Кружение сердца
Кружение сердца
Она открыла для себя театр. Это было продолжение той встречи со стихами Антокольского, когда она впервые услышала его имя от Гольцева в темном вагоне по пути в Крым. В память о последней поездке с Сережей и Гольцевым Цветаева кинулась разыскивать в Москве Павлика Антокольского. Они подружились мгновенно. Он всего на четыре года моложе нее, но воспринимался ею как младший, как мальчик: ведь он еще в студенческой тужурке, студиец – начинающий драматург, начинающий поэт, начинающий режиссер... а она... «Да, да, я их всех, на так немного меня младших или вовсе ровесников, чувствовала – сыновьями, ибо я давно уже была замужем, и у меня было двое детей, и две книги стихов – и столько тетрадей стихов! – и столько покинутых стран!... – я помнить начала с тех пор, как начала жить, а помнить – стареть, и я, несмотря на свою бьющую молодость, была стара, стара, как скала, не помнящая, когда началась...»

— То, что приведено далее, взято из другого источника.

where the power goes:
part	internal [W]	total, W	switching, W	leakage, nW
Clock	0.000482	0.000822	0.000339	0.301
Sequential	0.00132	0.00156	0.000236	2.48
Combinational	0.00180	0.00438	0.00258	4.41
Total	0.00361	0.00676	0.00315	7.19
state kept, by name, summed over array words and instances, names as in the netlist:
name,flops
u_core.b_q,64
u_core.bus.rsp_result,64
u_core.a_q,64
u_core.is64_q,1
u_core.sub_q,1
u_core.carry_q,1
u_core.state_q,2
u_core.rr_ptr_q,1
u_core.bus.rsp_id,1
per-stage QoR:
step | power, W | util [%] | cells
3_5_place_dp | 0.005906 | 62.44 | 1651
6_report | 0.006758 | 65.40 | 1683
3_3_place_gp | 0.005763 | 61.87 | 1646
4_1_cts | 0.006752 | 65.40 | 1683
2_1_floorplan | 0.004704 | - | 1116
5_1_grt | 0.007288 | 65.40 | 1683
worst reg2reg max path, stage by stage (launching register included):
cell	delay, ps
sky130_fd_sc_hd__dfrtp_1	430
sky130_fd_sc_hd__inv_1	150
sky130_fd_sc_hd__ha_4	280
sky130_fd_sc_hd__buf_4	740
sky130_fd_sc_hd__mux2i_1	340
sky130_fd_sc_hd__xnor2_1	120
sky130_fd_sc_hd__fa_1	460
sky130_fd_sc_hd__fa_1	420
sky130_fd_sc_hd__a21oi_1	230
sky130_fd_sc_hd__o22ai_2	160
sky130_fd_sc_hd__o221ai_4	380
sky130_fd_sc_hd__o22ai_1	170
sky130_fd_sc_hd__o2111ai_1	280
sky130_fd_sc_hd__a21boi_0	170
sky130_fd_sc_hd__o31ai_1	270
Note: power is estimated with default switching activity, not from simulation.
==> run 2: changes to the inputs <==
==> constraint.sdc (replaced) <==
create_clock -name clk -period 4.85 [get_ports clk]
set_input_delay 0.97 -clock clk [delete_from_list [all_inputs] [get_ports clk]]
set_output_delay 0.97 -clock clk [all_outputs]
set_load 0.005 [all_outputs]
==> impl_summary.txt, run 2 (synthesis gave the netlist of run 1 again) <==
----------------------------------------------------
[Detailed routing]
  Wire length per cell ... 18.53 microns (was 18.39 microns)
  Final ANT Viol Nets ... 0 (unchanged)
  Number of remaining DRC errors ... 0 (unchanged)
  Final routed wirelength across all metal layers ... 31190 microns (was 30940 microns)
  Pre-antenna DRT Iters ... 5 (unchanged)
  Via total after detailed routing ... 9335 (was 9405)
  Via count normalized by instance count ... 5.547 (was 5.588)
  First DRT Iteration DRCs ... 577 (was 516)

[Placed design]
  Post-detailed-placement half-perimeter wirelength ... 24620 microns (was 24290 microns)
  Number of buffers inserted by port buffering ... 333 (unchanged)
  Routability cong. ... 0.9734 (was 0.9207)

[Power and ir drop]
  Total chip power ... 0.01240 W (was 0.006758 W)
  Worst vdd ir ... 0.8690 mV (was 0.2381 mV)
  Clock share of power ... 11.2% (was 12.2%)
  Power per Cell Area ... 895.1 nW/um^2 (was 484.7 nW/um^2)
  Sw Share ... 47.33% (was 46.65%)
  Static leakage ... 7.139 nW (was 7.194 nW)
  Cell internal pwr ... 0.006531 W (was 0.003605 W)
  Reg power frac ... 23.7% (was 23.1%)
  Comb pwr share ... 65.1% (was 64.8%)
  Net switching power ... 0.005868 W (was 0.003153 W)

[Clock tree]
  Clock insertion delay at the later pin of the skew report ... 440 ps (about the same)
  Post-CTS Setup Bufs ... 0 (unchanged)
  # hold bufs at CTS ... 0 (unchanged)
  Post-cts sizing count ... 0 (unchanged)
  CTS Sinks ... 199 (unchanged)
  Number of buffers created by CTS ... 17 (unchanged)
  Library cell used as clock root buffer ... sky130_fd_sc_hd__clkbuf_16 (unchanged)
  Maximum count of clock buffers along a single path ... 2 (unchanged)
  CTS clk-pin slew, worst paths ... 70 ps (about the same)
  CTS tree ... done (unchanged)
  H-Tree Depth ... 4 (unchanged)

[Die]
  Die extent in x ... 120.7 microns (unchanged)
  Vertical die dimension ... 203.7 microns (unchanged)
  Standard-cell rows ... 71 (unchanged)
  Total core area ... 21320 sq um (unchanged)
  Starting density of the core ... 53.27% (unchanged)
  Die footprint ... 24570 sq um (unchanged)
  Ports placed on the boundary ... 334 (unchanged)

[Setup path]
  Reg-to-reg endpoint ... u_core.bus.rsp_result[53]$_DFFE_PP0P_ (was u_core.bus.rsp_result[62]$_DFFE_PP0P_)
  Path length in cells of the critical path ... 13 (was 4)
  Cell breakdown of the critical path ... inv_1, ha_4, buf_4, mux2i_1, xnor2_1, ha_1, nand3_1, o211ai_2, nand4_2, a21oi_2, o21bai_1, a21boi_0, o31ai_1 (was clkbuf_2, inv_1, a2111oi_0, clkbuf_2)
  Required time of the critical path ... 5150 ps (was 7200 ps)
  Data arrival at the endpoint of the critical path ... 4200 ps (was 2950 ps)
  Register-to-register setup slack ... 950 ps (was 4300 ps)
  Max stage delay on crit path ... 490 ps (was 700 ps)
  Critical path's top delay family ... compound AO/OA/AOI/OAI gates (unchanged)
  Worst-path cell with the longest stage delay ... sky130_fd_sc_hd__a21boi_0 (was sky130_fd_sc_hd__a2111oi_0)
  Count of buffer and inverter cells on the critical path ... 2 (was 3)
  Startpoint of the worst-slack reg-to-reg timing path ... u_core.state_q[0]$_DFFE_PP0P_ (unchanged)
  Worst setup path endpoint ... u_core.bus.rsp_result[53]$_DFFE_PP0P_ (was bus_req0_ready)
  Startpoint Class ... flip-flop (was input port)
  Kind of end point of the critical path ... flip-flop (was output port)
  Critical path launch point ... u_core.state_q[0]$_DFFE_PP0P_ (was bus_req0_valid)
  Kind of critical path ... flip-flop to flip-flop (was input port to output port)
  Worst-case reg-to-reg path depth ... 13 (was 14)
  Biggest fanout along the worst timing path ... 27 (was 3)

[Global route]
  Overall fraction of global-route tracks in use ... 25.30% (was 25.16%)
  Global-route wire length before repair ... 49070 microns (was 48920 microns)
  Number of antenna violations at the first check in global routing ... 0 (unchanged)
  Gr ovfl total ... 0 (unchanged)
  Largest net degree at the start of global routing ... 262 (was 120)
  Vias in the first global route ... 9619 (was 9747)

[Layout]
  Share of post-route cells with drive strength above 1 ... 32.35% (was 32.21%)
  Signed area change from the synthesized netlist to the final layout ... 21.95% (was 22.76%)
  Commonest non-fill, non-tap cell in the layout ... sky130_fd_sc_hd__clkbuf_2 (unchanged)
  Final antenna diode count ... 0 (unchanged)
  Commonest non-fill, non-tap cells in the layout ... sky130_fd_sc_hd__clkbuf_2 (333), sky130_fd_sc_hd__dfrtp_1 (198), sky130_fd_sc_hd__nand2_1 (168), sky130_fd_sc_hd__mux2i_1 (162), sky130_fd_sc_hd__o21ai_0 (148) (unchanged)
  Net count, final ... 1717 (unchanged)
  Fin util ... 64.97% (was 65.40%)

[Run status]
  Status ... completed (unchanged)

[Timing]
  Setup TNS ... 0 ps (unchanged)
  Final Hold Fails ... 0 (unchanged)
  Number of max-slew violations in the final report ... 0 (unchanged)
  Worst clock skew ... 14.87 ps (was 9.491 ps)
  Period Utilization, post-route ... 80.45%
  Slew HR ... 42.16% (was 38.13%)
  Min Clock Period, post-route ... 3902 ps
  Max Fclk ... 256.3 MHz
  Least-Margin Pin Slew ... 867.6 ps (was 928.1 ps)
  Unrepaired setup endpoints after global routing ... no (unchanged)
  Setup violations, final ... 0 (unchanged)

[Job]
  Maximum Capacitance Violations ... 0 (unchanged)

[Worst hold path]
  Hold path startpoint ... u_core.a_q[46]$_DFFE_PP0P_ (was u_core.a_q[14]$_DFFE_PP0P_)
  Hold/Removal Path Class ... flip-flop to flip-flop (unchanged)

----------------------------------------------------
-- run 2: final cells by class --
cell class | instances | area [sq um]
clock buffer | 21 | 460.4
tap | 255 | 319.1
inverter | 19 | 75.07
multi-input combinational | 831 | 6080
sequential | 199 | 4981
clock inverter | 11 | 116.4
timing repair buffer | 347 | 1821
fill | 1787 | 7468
## src/rtl/ps2_scancode_tx.sv

```systemverilog
// Device-side PS/2 keyboard emulator: turns the Temp/Humo alarm flags into
// make/break scan-code sequences and shifts them out as 11-bit PS/2 frames.
module ps2_scancode_tx #(
    parameter int CLK_DIV  = 2500,
    parameter int IDLE_GAP = 5000
) (
    input  logic       CLK_clk_i,
    input  logic       RST_rst_i,
    input  logic       Sensor_Temp_i,
    input  logic       Sensor_Humo_i,
    output logic       ps2_clk_o,
    output logic       ps2_data_o,
    output logic       busy_o,
    output logic       sent_o,
    output logic [7:0] code_o
);

    localparam int DIV_W = (CLK_DIV > 1) ? $clog2(CLK_DIV) : 1;
    localparam int GAP_W = (IDLE_GAP > 1) ? $clog2(IDLE_GAP) : 1;

    localparam logic [DIV_W-1:0] DIV_LAST = DIV_W'(CLK_DIV - 1);
    localparam logic [GAP_W-1:0] GAP_LAST = GAP_W'(IDLE_GAP - 1);

    localparam logic [2:0] ST_IDLE   = 3'd0;
    localparam logic [2:0] ST_START  = 3'd1;
    localparam logic [2:0] ST_DATA   = 3'd2;
    localparam logic [2:0] ST_PARITY = 3'd3;
    localparam logic [2:0] ST_STOP   = 3'd4;
    localparam logic [2:0] ST_GAP    = 3'd5;

    // 8'h00 never appears as a real code, so it doubles as "no key held".
    localparam logic [7:0] CODE_NONE  = 8'h00;
    localparam logic [7:0] CODE_TEMP  = 8'h2C;
    localparam logic [7:0] CODE_HUMO  = 8'h33;
    localparam logic [7:0] CODE_BOTH  = 8'h1C;
    localparam logic [7:0] CODE_BREAK = 8'hF0;

    logic [2:0]       state_q, state_d;
    logic [DIV_W-1:0] div_cnt_q, div_cnt_d;
    logic             low_phase_q, low_phase_d;
    logic [2:0]       bit_idx_q, bit_idx_d;
    logic [GAP_W-1:0] gap_cnt_q, gap_cnt_d;
    logic [7:0]       seq0_q, seq0_d;
    logic [7:0]       seq1_q, seq1_d;
    logic [7:0]       seq2_q, seq2_d;
    logic [1:0]       seq_len_q, seq_len_d;
    logic [1:0]       seq_idx_q, seq_idx_d;
    logic [7:0]       last_code_q, last_code_d;
    logic             clk_q, clk_d;
    logic             data_q, data_d;
    logic             busy_q, busy_d;
    logic             sent_q, sent_d;
    logic [7:0]       code_q, code_d;

    logic [7:0]       desired_code;
    logic [7:0]       cur_byte;
    logic             half_end;
    logic [2:0]       next_bit_idx;
    logic [1:0]       next_seq_idx;

    always_comb begin
        case ({Sensor_Temp_i, Sensor_Humo_i})
            2'b10:   desired_code = CODE_TEMP;
            2'b01:   desired_code = CODE_HUMO;
            2'b11:   desired_code = CODE_BOTH;
            default: desired_code = CODE_NONE;
        endcase
    end

    always_comb begin
        case (seq_idx_q)
            2'd0:    cur_byte = seq0_q;
            2'd1:    cur_byte = seq1_q;
            default: cur_byte = seq2_q;
        endcase
    end

    assign half_end     = (div_cnt_q == DIV_LAST);
    assign next_bit_idx = bit_idx_q + 3'd1;
    assign next_seq_idx = seq_idx_q + 2'd1;

    always_comb begin
        state_d     = state_q;
        div_cnt_d   = div_cnt_q;
        low_phase_d = low_phase_q;
        bit_idx_d   = bit_idx_q;
        gap_cnt_d   = gap_cnt_q;
        seq0_d      = seq0_q;
        seq1_d      = seq1_q;
        seq2_d      = seq2_q;
        seq_len_d   = seq_len_q;
        seq_idx_d   = seq_idx_q;
        last_code_d = last_code_q;
        clk_d       = clk_q;
        data_d      = data_q;
        busy_d      = busy_q;
        sent_d      = 1'b0;
        code_d      = code_q;

        case (state_q)
            ST_IDLE: begin
                clk_d  = 1'b1;
                data_d = 1'b1;
                busy_d = 1'b0;
                if (desired_code != last_code_q) begin
                    state_d     = ST_START;
                    busy_d      = 1'b1;
                    data_d      = 1'b0;
                    div_cnt_d   = '0;
                    low_phase_d = 1'b0;
                    seq_idx_d   = 2'd0;
                    last_code_d = desired_code;
                    if (last_code_q == CODE_NONE) begin
                        seq0_d    = desired_code;
                        seq_len_d = 2'd1;
                    end else if (desired_code == CODE_NONE) begin
                        seq0_d    = CODE_BREAK;
                        seq1_d    = last_code_q;
                        seq_len_d = 2'd2;
                    end else begin
                        seq0_d    = CODE_BREAK;
                        seq1_d    = last_code_q;
                        seq2_d    = desired_code;
                        seq_len_d = 2'd3;
                    end
                end
            end

            ST_START, ST_DATA, ST_PARITY, ST_STOP: begin
                if (!half_end) begin
                    div_cnt_d = div_cnt_q + DIV_W'(1);
                end else begin
                    div_cnt_d = '0;
                    if (!low_phase_q) begin
                        low_phase_d = 1'b1;
                        clk_d       = 1'b0;
                    end else begin
                        // End of a bit: clock back high and present the next bit together.
                        low_phase_d = 1'b0;
                        clk_d       = 1'b1;
                        case (state_q)
                            ST_START: begin
                                state_d   = ST_DATA;
                                bit_idx_d = 3'd0;
                                data_d    = cur_byte[0];
                            end
                            ST_DATA: begin
                                if (bit_idx_q == 3'd7) begin
                                    state_d = ST_PARITY;
                                    data_d  = ~^cur_byte;
                                end else begin
                                    bit_idx_d = next_bit_idx;
                                    data_d    = cur_byte[next_bit_idx];
                                end
                            end
                            ST_PARITY: begin
                                state_d = ST_STOP;
                                data_d  = 1'b1;
                            end
                            default: begin
                                state_d   = ST_GAP;
                                data_d    = 1'b1;
                                gap_cnt_d = '0;
                                sent_d    = 1'b1;
                                code_d    = cur_byte;
                            end
                        endcase
                    end
                end
            end

            ST_GAP: begin
                clk_d  = 1'b1;
                data_d = 1'b1;
                if (gap_cnt_q == GAP_LAST) begin
                    gap_cnt_d = '0;
                    if (next_seq_idx < seq_len_q) begin
                        state_d     = ST_START;
                        seq_idx_d   = next_seq_idx;
                        data_d      = 1'b0;
                        div_cnt_d   = '0;
                        low_phase_d = 1'b0;
                    end else begin
                        state_d = ST_IDLE;
                        busy_d  = 1'b0;
                    end
                end else begin
                    gap_cnt_d = gap_cnt_q + GAP_W'(1);
                end
            end

            default: begin
                state_d = ST_IDLE;
                clk_d   = 1'b1;
                data_d  = 1'b1;
                busy_d  = 1'b0;
            end
        endcase
    end

    always_ff @(posedge CLK_clk_i) begin
        if (!RST_rst_i) begin
            state_q     <= ST_IDLE;
            div_cnt_q   <= '0;
            low_phase_q <= 1'b0;
            bit_idx_q   <= 3'd0;
            gap_cnt_q   <= '0;
            seq0_q      <= 8'h00;
            seq1_q      <= 8'h00;
            seq2_q      <= 8'h00;
            seq_len_q   <= 2'd0;
            seq_idx_q   <= 2'd0;
            last_code_q <= CODE_NONE;
            clk_q       <= 1'b1;
            data_q      <= 1'b1;
            busy_q      <= 1'b0;
            sent_q      <= 1'b0;
            code_q      <= 8'h00;
        end else begin
            state_q     <= state_d;
            div_cnt_q   <= div_cnt_d;
            low_phase_q <= low_phase_d;
            bit_idx_q   <= bit_idx_d;
            gap_cnt_q   <= gap_cnt_d;
            seq0_q      <= seq0_d;
            seq1_q      <= seq1_d;
            seq2_q      <= seq2_d;
            seq_len_q   <= seq_len_d;
            seq_idx_q   <= seq_idx_d;
            last_code_q <= last_code_d;
            clk_q       <= clk_d;
            data_q      <= data_d;
            busy_q      <= busy_d;
            sent_q      <= sent_d;
            code_q      <= code_d;
        end
    end

    assign ps2_clk_o  = clk_q;
    assign ps2_data_o = data_q;
    assign busy_o     = busy_q;
    assign sent_o     = sent_q;
    assign code_o     = code_q;

endmodule
```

Их всех — это студийцев Евгения Багратионовича Вахтангова, рано умершего театрального реформатора, повлиявшего на несколько поколений русского театра. В его Студию ввел Антокольский Цветаеву. Но сначала он познакомил ее со своим другом, впоследствии известным актером и режиссером Юрием Завадским. В те поры Завадский был молодой красавец: высокий, статный, с ангельски-красивым лицом, с золотистыми кудрями и седой прядью. Был ли он талантливым актером? По-видимому, был. Цветаева писала после: Завадский «выказать — может, высказать — нет», что он хорош «на свои роли, то есть там, где вовсе не нужно быть, а только являться, представать, проходить, произносить». В ее устах эта характеристика – убийственна, однако тогда, в восемнадцатом-девятнадцатом годах ему, о нем, для него она писала свои романтические пьесы... Павлик Антокольский был «маленький, юркий, курчавый, с ба?чками, даже мальчишки в Пушкине зовут его: Пушкин». Цветаевой запомнились его «огромные тяжелые жаркие глаза» и «огромный» голос, которым Павлик читал стихи; его стихи Цветаевой нравились. В первый же вечер знакомства с Завадским, пораженная его и Антокольского взаимной любовью и дружбой, Цветаева написала им вместе стихотворение «Братья»:
Спят, не разнимая рук,
С братом – брат,
С другом – друг.
. . . . . . . . . . . . . . . . . . . . . . .
Этих рук не разведу.
Лучше буду,
Лучше буду
Полымем пылать в аду!
С этого началось, и запылало, и продолжалось больше года, превратившись в настоящий «театральный роман» с продолжениями.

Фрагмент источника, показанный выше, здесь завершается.